How many lines in this data contain the string "busy"? Reply with the number only.

- _INPUT DATA_
• • •

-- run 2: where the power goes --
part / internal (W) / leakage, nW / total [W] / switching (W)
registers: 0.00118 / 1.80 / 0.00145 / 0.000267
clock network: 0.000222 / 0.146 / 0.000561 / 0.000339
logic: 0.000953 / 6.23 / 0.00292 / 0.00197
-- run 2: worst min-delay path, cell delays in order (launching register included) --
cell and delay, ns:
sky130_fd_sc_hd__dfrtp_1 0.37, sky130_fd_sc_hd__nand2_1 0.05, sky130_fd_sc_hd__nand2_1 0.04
<file path="config.mk">
export PLATFORM = sky130hd
export DESIGN_NAME = lfsr_gen
export DESIGN_NICKNAME = d
export VERILOG_FILES = /design/src/rtl/lfsr_gen.sv
export SDC_FILE = /design/constraint.sdc
export NUM_CORES = 1
export LEC_CHECK = 0
export BUFFER_PORTS_ARGS = -buffer_cell sky130_fd_sc_hd__buf_2
export CAP_MARGIN = 10
export CORE_AREA = 2 2 40 42
export DETAILED_ROUTE_END_ITERATION = 6
export DIE_AREA = 0 0 42 44
export PLACE_DENSITY = 0.76
export SYNTH_ARGS = -nofsm -noshare
export SYNTH_HDL_FRONTEND = slang
export SYNTH_SLANG_ARGS = --single-unit
</file>
<file path="constraint.sdc">
create_clock -name clk -period 3.79 [get_ports clk]
set_clock_uncertainty 0.15 [all_clocks]
set_input_delay 0.379 -clock clk [delete_from_list [all_inputs] [get_ports clk]]
set_output_delay 0.379 -clock clk [all_outputs]
set_load 0.1 [all_outputs]
</file>
<file path="src/rtl/lfsr_gen.sv">
// lfsr_gen: W-bit LFSR, runtime Fibonacci/Galois form, STEPS shifts per enabled clock,
// seed load, period-wrap pulse and lockup flag. Macro LFSR_LOCKUP_RECOVER_EN enables auto-reseed from 0.

// One single-shift of the register in either form.
module lfsr_step #(
    parameter int             W    = 5,
    parameter logic [W-1:0]   TAPS = 'b10100
) (
    input  logic [W-1:0] r,
    input  logic         mode,
    output logic [W-1:0] nxt
);
    always_comb begin
        nxt = '0;
        if (mode) begin
            // Galois: TAPS[W-1] is implied by the feedback into bit 0
            nxt[0] = r[W-1];
            for (int i = 1; i < W; i++)
                nxt[i] = r[i-1] ^ (r[W-1] & TAPS[i-1]);
        end else begin
            nxt = {r[W-2:0], ^(r & TAPS)};
        end
    end
endmodule

module lfsr_gen #(
    parameter int          W     = 5,
    parameter logic [31:0] TAPS  = 32'b10100,
    parameter logic [31:0] SEED  = 32'b00001,
    parameter int          STEPS = 1
) (
    input  logic         clk,
    input  logic         reset,
    input  logic         en,
    input  logic         mode,
    input  logic         load,
    input  logic [W-1:0] seed_in,
    output logic [W-1:0] q,
    output logic         bit_out,
    output logic         wrap,
    output logic         lockup
);
    localparam logic [W-1:0] TAPS_W = TAPS[W-1:0];
    localparam logic [W-1:0] SEED_W = SEED[W-1:0];

    if (W < 3 || W > 32) begin : g_bad_w
        $error("lfsr_gen: W must be within 3..32");
    end
    if (TAPS_W[W-1] != 1'b1) begin : g_bad_taps
        $error("lfsr_gen: TAPS[W-1] must be set");
    end
    if (SEED_W == '0) begin : g_bad_seed
        $error("lfsr_gen: SEED must be non-zero");
    end
    if (STEPS < 1 || STEPS > W) begin : g_bad_steps
        $error("lfsr_gen: STEPS must be within 1..W");
    end

    typedef struct packed {
        logic [W-1:0] q;
        logic [W-1:0] start;
        logic         wrap;
        logic         lockup;
    } st_t;

    st_t cur, nxt;

    // Combinational chain of STEPS single shifts; the whole advance lands in one clock.
    logic [STEPS:0][W-1:0] chain;
    assign chain[0] = cur.q;

    for (genvar s = 0; s < STEPS; s++) begin : g_step
        lfsr_step #(.W(W), .TAPS(TAPS_W)) u_step (
            .r    (chain[s]),
            .mode (mode),
            .nxt  (chain[s+1])
        );
    end

    always_comb begin
        nxt      = cur;
        nxt.wrap = 1'b0;
        if (load) begin
            nxt.q      = seed_in;
            nxt.start  = seed_in;
            nxt.lockup = (seed_in == '0);
        end
`ifdef LFSR_LOCKUP_RECOVER_EN
        else if (cur.lockup) begin
            nxt.q      = SEED_W;
            nxt.start  = SEED_W;
            nxt.lockup = 1'b0;
        end
`endif
        // A locked register stays put; en must not pulse wrap against a zero start.
        else if (en && !cur.lockup) begin
            nxt.q      = chain[STEPS];
            nxt.wrap   = (chain[STEPS] == cur.start);
            nxt.lockup = (chain[STEPS] == '0);
        end
    end

    always_ff @(posedge clk) begin
        if (reset) begin
            cur.q      <= SEED_W;
            cur.start  <= SEED_W;
            cur.wrap   <= 1'b0;
            cur.lockup <= 1'b0;
        end else begin
            cur <= nxt;
        end
    end

    assign q       = cur.q;
    assign bit_out = cur.q[W-1];
    assign wrap    = cur.wrap;
    assign lockup  = cur.lockup;
endmodule

</file>
## src/rtl/skew_decoder.sv

```systemverilog
// skew_decoder: turns one BRAM row per channel per handshake into a diagonal
// wavefront for the left edge of a systolic array. Row r of a tile lands at
// lane offset r across 2*MATRIX_SIZE-1 lanes; all VECTOR channels move in
// lockstep.
// Optional feature macro: SKEW_DECODER_DRAIN_EN appends MATRIX_SIZE-1 zero
// beats after the last row so the wavefront fully traverses the array.
module skew_decoder #(
  parameter int REG_WIDTH   = 16,
  parameter int MATRIX_SIZE = 4,
  parameter int VECTOR      = 2
) (
  input  logic                                         clk,
  input  logic                                         reset,
  input  logic                                         start,
  input  logic                                         in_valid,
  output logic                                         in_ready,
  input  logic [VECTOR*MATRIX_SIZE*REG_WIDTH-1:0]      data_bram,
  output logic [VECTOR*(2*MATRIX_SIZE-1)*REG_WIDTH-1:0] lanes,
  output logic                                         out_valid,
  output logic                                         compute_start,
  output logic                                         busy,
  output logic                                         done
);

  localparam int ARRAY_SIZE = 2*MATRIX_SIZE-1;
  localparam int LANES_W    = VECTOR*ARRAY_SIZE*REG_WIDTH;
  localparam int CNT_W      = (MATRIX_SIZE > 1) ? $clog2(MATRIX_SIZE) : 1;
  localparam logic [CNT_W-1:0] LAST_ROW = CNT_W'(MATRIX_SIZE-1);

`ifdef SKEW_DECODER_DRAIN_EN
  localparam logic [CNT_W-1:0] LAST_DRAIN = CNT_W'((MATRIX_SIZE > 1) ? MATRIX_SIZE-2 : 0);

  typedef enum logic [1:0] {
    ST_IDLE  = 2'd0,
    ST_FEED  = 2'd1,
    ST_DRAIN = 2'd2
  } state_t;
`else
  typedef enum logic {
    ST_IDLE = 1'b0,
    ST_FEED = 1'b1
  } state_t;
`endif

  state_t             r_state;
  state_t             w_state_next;
  logic [CNT_W-1:0]   r_row_cnt;
  logic [CNT_W-1:0]   w_row_cnt_next;
`ifdef SKEW_DECODER_DRAIN_EN
  logic [CNT_W-1:0]   r_drain_cnt;
  logic [CNT_W-1:0]   w_drain_cnt_next;
`endif

  logic               w_in_ready;
  logic               w_hs;
  logic               w_beat;
  logic               w_cs;
  logic               w_done;
  logic [LANES_W-1:0] w_lanes_next;

  logic [LANES_W-1:0] r_lanes;
  logic               r_out_valid;
  logic               r_compute_start;
  logic               r_done;

  // Next-state and per-cycle beat control for the IDLE/FEED/DRAIN sequencer
  always_comb begin
    w_state_next     = r_state;
    w_row_cnt_next   = r_row_cnt;
`ifdef SKEW_DECODER_DRAIN_EN
    w_drain_cnt_next = r_drain_cnt;
`endif
    w_in_ready       = 1'b0;
    w_hs             = 1'b0;
    w_beat           = 1'b0;
    w_cs             = 1'b0;
    w_done           = 1'b0;
    case (r_state)
      ST_IDLE: begin
        if (start) begin
          w_state_next   = ST_FEED;
          w_row_cnt_next = '0;
        end
      end
      ST_FEED: begin
        w_in_ready = 1'b1;
        if (in_valid) begin
          w_hs           = 1'b1;
          w_beat         = 1'b1;
          w_cs           = (r_row_cnt == '0);
          w_row_cnt_next = r_row_cnt + 1'b1;
          if (r_row_cnt == LAST_ROW) begin
`ifdef SKEW_DECODER_DRAIN_EN
            if (MATRIX_SIZE > 1) begin
              w_state_next     = ST_DRAIN;
              w_drain_cnt_next = '0;
            end else begin
              w_state_next = ST_IDLE;
              w_done       = 1'b1;
            end
`else
            w_state_next = ST_IDLE;
            w_done       = 1'b1;
`endif
          end
        end
      end
`ifdef SKEW_DECODER_DRAIN_EN
      ST_DRAIN: begin
        // Zero beats keep the array clocking until the last row clears it
        w_beat           = 1'b1;
        w_drain_cnt_next = r_drain_cnt + 1'b1;
        if (r_drain_cnt == LAST_DRAIN) begin
          w_state_next = ST_IDLE;
          w_done       = 1'b1;
        end
      end
`endif
      default: begin
        w_state_next = ST_IDLE;
      end
    endcase
  end

  // Skew placement: element k of row r goes to lane k+r; bubbles and drain beats are zero
  always_comb begin
    w_lanes_next = '0;
    if (w_hs) begin
      for (int c = 0; c < VECTOR; c++) begin
        for (int j = 0; j < ARRAY_SIZE; j++) begin
          for (int k = 0; k < MATRIX_SIZE; k++) begin
            if (j == k + int'(r_row_cnt)) begin
              w_lanes_next[(c*ARRAY_SIZE+j)*REG_WIDTH +: REG_WIDTH] =
                data_bram[(c*MATRIX_SIZE+k)*REG_WIDTH +: REG_WIDTH];
            end
          end
        end
      end
    end
  end

  // State and counter registers
  always_ff @(posedge clk) begin
    if (reset) begin
      r_state     <= ST_IDLE;
      r_row_cnt   <= '0;
`ifdef SKEW_DECODER_DRAIN_EN
      r_drain_cnt <= '0;
`endif
    end else begin
      r_state     <= w_state_next;
      r_row_cnt   <= w_row_cnt_next;
`ifdef SKEW_DECODER_DRAIN_EN
      r_drain_cnt <= w_drain_cnt_next;
`endif
    end
  end

  // Output beat register: lanes and their strobes appear one cycle after acceptance
  always_ff @(posedge clk) begin
    if (reset) begin
      r_lanes         <= '0;
      r_out_valid     <= 1'b0;
      r_compute_start <= 1'b0;
      r_done          <= 1'b0;
    end else begin
      r_lanes         <= w_lanes_next;
      r_out_valid     <= w_beat;
      r_compute_start <= w_cs;
      r_done          <= w_done;
    end
  end

  assign lanes         = r_lanes;
  assign out_valid     = r_out_valid;
  assign compute_start = r_compute_start;
  assign done          = r_done;
  assign busy          = (r_state != ST_IDLE);
  assign in_ready      = w_in_ready;

endmodule

```
--- config.mk ---
export PLATFORM = sky130hd
export DESIGN_NAME = adder_share_arbiter_flat
export DESIGN_NICKNAME = d
export VERILOG_FILES = /design/src/rtl/adder_share_arbiter_pkg.sv /design/src/rtl/adder_share_arbiter_if.sv /design/src/rtl/adder_share_arbiter_rr_arbiter.sv /design/src/rtl/adder_share_arbiter.sv /design/src/flat_wrapper.sv
export SDC_FILE = /design/constraint.sdc
export NUM_CORES = 1
export LEC_CHECK = 0
export CORE_ASPECT_RATIO = 0.75
export CORE_MARGIN = 8
export CORE_UTILIZATION = 40
export DETAILED_ROUTE_END_ITERATION = 12
export DONT_BUFFER_PORTS = 1
export GPL_TIMING_DRIVEN = 0
export PLACE_DENSITY = 0.61
export SYNTH_ARGS = -nofsm -noshare
export SYNTH_HDL_FRONTEND = slang
export SYNTH_SLANG_ARGS = --single-unit
--- constraint.sdc ---
create_clock -name clk -period 3.08 [get_ports clk]
set_input_delay 0.616 -clock clk [delete_from_list [all_inputs] [get_ports clk]]
set_output_delay 0.616 -clock clk [all_outputs]
set_load 0.05 [all_outputs]
--- src/rtl/adder_share_arbiter_pkg.sv ---
// Shared types and default sizes for the shared-adder arbiter.
package adder_arb_pkg;

    localparam int DEF_NUM_REQ = 4;
    localparam int DEF_DW      = 4;

    typedef enum logic [1:0] {
        IDLE,
        CALC,
        RESP
    } arb_state_t;

endpackage

--- src/rtl/adder_share_arbiter_if.sv ---
// Request/response bundle between client blocks (master) and the shared adder (slave).
interface adder_share_arbiter_if
    import adder_arb_pkg::*;
#(
    parameter int NUM_REQ = DEF_NUM_REQ,
    parameter int DW      = DEF_DW
);
    localparam int IDW = $clog2(NUM_REQ);

    logic [NUM_REQ-1:0]    req_valid;
    logic [NUM_REQ*DW-1:0] req_a;
    logic [NUM_REQ*DW-1:0] req_b;
    logic [NUM_REQ-1:0]    req_ready;
    logic                  rsp_valid;
    logic [DW:0]           rsp_sum;
    logic [IDW-1:0]        rsp_id;
    logic                  rsp_ready;
    logic                  busy;

    modport master (
        output req_valid, req_a, req_b, rsp_ready,
        input  req_ready, rsp_valid, rsp_sum, rsp_id, busy
    );

    modport slave (
        input  req_valid, req_a, req_b, rsp_ready,
        output req_ready, rsp_valid, rsp_sum, rsp_id, busy
    );

endinterface

--- src/rtl/adder_share_arbiter_rr_arbiter.sv ---
// Combinational round-robin picker: first requester after last_grant_i, wrapping.
module rr_arbiter #(
    parameter  int N   = 4,
    localparam int IDW = $clog2(N)
) (
    input  logic [N-1:0]   req_i,
    input  logic [IDW-1:0] last_grant_i,
    output logic [N-1:0]   gnt_o,
    output logic [IDW-1:0] gnt_idx_o
);

    logic           found;
    logic [IDW-1:0] idx;

    // NOTE: every output gets a default before the search loop so no latch is inferred.
    always_comb begin
        gnt_o     = '0;
        gnt_idx_o = '0;
        found     = 1'b0;
        idx       = '0;
        for (int k = 1; k <= N; k++) begin
            idx = IDW'((int'(last_grant_i) + k) % N);
            if (!found && req_i[idx]) begin
                gnt_o[idx] = 1'b1;
                gnt_idx_o  = idx;
                found      = 1'b1;
            end
        end
    end

endmodule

• • •

- _RESULT FOR THIS TASK_
5